- Your assignment -
Those lines of the following listing which contain the string "remainder" should be returned.

- Entries shown -
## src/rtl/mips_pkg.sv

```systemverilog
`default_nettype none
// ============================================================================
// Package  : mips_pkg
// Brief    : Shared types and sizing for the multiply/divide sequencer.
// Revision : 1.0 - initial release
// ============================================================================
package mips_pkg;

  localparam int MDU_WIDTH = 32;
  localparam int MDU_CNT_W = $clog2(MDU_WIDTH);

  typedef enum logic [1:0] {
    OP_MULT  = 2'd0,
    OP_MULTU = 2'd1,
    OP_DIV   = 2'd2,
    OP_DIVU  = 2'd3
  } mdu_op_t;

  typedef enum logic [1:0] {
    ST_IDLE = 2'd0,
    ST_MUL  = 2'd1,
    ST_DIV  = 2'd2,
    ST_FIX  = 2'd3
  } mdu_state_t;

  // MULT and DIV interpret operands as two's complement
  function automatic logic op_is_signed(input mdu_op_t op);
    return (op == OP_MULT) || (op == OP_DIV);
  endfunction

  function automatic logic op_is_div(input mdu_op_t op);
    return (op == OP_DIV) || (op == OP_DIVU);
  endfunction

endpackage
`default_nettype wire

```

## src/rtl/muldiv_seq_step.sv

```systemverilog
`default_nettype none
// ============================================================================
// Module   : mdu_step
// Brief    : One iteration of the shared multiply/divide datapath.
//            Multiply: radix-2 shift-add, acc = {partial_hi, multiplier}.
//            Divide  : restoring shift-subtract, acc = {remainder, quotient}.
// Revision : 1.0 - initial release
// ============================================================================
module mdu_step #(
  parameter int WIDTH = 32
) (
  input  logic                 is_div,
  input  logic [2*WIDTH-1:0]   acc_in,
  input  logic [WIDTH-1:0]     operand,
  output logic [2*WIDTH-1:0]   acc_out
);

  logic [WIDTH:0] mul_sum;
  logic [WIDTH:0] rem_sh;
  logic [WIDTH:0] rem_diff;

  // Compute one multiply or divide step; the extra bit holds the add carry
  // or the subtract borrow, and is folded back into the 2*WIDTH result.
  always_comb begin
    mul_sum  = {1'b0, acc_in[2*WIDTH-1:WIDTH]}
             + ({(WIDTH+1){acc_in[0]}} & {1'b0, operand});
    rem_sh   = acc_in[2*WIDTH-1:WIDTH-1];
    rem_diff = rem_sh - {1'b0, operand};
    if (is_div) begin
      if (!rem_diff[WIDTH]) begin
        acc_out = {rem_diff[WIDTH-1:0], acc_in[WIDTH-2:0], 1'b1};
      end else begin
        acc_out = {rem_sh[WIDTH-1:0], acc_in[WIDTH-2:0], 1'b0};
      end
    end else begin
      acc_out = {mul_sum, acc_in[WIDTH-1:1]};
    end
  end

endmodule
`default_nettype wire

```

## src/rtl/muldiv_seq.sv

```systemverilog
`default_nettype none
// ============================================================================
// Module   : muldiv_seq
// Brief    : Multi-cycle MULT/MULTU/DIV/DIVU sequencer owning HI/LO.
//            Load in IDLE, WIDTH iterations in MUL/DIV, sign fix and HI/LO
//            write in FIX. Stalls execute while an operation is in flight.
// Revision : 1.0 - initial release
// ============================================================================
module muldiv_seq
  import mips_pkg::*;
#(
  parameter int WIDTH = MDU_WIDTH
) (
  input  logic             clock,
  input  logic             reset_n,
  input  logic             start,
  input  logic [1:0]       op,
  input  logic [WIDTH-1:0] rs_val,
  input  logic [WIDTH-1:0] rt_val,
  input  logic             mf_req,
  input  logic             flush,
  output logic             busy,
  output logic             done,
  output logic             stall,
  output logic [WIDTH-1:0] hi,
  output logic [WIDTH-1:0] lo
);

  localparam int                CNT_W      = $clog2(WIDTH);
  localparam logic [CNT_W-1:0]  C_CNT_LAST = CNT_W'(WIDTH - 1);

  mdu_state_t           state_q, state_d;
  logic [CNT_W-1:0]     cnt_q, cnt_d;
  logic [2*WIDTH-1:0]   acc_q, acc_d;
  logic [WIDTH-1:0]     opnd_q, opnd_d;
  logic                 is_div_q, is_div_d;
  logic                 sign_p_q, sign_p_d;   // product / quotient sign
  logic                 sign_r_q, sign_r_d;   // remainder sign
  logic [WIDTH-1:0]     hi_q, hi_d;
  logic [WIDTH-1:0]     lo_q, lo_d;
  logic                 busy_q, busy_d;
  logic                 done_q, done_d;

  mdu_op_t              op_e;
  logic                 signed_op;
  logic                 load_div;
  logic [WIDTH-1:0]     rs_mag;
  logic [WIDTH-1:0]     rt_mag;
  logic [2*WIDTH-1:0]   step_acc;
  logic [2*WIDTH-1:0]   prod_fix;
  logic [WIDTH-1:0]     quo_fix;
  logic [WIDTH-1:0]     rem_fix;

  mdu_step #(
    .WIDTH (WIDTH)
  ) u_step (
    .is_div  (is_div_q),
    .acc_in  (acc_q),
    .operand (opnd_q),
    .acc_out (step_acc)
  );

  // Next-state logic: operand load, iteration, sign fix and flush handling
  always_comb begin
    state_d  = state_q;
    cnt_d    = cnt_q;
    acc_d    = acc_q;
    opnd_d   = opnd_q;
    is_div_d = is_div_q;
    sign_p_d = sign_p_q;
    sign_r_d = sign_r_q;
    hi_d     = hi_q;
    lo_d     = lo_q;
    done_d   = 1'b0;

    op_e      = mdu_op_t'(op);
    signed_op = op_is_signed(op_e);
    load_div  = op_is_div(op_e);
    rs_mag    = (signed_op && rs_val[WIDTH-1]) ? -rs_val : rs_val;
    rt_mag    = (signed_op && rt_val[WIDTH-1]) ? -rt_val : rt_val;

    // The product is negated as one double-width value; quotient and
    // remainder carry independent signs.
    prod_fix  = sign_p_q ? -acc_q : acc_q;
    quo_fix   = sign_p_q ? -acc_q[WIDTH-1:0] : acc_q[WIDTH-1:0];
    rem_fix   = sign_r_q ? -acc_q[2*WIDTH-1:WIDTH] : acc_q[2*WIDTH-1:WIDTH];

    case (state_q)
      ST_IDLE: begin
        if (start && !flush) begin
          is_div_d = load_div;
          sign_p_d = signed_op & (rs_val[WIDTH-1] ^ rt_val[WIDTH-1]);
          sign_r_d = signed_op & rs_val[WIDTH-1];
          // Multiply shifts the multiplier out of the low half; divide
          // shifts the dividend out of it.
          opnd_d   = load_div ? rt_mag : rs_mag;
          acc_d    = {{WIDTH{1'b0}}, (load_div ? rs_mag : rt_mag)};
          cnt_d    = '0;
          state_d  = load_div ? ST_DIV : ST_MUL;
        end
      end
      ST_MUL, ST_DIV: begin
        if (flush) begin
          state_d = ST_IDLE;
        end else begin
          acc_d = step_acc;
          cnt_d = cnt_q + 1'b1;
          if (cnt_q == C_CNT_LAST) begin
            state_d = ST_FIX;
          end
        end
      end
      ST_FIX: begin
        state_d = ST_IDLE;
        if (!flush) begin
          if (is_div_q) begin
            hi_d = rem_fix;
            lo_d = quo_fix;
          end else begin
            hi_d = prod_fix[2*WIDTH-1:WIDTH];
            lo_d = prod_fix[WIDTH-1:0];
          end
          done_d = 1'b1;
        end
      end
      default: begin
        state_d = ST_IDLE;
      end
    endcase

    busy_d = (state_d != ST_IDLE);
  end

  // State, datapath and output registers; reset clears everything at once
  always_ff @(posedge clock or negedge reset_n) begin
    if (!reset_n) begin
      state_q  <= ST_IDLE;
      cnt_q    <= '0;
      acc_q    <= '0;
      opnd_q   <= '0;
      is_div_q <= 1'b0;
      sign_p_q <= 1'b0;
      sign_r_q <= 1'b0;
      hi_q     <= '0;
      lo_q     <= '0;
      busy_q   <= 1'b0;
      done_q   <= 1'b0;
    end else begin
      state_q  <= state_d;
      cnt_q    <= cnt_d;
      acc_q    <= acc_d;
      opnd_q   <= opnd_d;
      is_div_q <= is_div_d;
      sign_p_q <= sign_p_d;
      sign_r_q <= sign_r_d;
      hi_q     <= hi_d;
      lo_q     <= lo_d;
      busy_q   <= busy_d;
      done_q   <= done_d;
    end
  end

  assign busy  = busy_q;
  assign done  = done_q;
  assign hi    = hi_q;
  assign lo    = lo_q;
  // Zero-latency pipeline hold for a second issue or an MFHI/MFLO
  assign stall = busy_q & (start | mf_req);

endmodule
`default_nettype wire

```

- Exercise output -
//            Divide  : restoring shift-subtract, acc = {remainder, quotient}.
  logic                 sign_r_q, sign_r_d;   // remainder sign
    // remainder carry independent signs.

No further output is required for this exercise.